» Required action: In the records below, find the line containing "SETUP_SLACK_MARGIN = 0.16" and the line containing "v38 → v19: core"; please repeat exactly the lines from one to the other, both included, and nothing more.

» Dataset:
↓
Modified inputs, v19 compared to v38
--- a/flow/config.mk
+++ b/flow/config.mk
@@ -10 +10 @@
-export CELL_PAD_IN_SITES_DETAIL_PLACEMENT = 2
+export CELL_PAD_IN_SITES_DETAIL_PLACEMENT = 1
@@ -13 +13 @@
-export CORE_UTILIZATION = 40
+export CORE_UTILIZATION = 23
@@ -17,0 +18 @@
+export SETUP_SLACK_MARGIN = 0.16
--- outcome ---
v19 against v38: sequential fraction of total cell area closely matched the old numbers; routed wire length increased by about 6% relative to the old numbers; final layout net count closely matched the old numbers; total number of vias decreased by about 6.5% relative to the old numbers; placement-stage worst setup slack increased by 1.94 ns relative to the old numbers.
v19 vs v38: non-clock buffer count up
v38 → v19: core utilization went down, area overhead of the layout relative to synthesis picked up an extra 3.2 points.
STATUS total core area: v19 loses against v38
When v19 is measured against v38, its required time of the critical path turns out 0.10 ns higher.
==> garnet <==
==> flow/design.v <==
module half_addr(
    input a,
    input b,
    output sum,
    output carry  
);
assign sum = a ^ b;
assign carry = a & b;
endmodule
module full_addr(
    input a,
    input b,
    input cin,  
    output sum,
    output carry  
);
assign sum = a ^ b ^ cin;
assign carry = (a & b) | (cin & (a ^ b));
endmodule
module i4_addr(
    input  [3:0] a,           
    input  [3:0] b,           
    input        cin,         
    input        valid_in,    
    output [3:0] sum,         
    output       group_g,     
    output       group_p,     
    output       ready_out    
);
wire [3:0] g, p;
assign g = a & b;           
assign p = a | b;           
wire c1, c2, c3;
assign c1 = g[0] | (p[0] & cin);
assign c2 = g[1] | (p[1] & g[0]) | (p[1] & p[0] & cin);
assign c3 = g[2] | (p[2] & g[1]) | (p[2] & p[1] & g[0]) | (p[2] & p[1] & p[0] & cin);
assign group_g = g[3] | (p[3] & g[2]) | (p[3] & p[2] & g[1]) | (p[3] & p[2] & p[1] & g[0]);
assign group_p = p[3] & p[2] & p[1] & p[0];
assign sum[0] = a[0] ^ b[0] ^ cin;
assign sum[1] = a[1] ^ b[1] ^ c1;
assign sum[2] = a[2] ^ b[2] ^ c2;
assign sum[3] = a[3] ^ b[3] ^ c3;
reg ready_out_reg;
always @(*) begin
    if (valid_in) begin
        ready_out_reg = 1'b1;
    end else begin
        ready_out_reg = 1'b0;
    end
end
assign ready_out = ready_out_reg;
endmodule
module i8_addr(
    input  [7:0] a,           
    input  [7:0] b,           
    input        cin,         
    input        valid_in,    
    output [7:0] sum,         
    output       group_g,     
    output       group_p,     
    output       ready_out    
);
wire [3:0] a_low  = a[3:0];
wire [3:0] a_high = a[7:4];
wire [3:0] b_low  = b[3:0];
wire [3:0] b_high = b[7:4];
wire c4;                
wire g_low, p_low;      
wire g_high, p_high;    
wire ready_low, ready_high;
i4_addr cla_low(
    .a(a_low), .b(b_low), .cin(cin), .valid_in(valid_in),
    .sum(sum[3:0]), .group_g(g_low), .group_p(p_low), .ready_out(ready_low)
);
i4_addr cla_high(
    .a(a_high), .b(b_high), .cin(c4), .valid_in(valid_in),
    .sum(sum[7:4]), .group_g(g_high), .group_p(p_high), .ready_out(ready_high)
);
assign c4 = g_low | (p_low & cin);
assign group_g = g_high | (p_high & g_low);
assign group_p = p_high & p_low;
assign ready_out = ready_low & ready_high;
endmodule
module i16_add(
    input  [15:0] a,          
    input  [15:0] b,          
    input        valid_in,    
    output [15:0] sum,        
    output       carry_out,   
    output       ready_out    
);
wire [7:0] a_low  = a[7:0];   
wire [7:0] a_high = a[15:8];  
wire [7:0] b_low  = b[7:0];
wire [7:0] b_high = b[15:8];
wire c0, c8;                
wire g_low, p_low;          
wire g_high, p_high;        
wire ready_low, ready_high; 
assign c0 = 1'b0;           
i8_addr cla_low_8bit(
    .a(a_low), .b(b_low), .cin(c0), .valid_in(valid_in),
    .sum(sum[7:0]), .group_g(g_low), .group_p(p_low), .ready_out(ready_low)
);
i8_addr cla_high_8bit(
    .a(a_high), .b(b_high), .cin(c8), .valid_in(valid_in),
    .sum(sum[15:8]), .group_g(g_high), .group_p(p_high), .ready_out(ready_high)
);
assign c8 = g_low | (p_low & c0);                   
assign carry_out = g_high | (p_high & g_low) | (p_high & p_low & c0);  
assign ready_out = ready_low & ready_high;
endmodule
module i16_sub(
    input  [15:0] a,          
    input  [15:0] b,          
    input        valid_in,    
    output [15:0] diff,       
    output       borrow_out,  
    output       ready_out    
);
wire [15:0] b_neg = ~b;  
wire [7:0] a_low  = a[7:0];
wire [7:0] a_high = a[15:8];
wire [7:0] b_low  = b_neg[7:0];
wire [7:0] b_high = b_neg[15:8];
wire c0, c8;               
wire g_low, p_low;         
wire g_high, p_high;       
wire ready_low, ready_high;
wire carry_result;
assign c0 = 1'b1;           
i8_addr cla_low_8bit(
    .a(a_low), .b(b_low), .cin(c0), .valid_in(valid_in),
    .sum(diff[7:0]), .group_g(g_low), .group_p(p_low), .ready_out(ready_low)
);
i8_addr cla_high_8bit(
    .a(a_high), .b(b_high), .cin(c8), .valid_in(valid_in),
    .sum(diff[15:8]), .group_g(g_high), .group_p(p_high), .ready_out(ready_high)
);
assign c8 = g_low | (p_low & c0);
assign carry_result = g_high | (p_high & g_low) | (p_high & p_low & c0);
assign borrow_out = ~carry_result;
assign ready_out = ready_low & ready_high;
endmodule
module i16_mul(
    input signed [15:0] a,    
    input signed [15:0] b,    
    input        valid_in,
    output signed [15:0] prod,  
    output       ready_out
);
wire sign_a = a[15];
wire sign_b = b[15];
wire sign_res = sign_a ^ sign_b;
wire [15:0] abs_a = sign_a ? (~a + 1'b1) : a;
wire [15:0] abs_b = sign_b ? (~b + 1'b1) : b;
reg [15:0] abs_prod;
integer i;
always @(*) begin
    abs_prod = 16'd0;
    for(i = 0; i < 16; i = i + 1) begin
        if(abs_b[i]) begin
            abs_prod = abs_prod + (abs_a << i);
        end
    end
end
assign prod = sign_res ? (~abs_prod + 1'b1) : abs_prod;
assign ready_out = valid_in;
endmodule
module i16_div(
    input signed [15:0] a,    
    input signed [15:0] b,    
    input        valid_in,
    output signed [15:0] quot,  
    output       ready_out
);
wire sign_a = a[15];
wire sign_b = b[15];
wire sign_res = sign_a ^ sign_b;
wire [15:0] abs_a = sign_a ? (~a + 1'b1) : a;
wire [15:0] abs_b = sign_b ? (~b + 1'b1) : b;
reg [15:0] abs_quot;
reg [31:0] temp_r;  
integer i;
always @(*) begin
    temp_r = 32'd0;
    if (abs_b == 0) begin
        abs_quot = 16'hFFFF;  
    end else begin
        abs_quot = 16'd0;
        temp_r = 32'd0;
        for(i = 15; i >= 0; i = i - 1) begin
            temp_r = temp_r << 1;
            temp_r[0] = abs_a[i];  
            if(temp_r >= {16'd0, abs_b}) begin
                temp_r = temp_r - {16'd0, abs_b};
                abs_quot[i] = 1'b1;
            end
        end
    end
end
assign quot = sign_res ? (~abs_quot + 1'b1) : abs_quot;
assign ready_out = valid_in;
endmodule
↑
» Output of the exercise:
+export SETUP_SLACK_MARGIN = 0.16
--- outcome ---
v19 against v38: sequential fraction of total cell area closely matched the old numbers; routed wire length increased by about 6% relative to the old numbers; final layout net count closely matched the old numbers; total number of vias decreased by about 6.5% relative to the old numbers; placement-stage worst setup slack increased by 1.94 ns relative to the old numbers.
v19 vs v38: non-clock buffer count up
v38 → v19: core utilization went down, area overhead of the layout relative to synthesis picked up an extra 3.2 points.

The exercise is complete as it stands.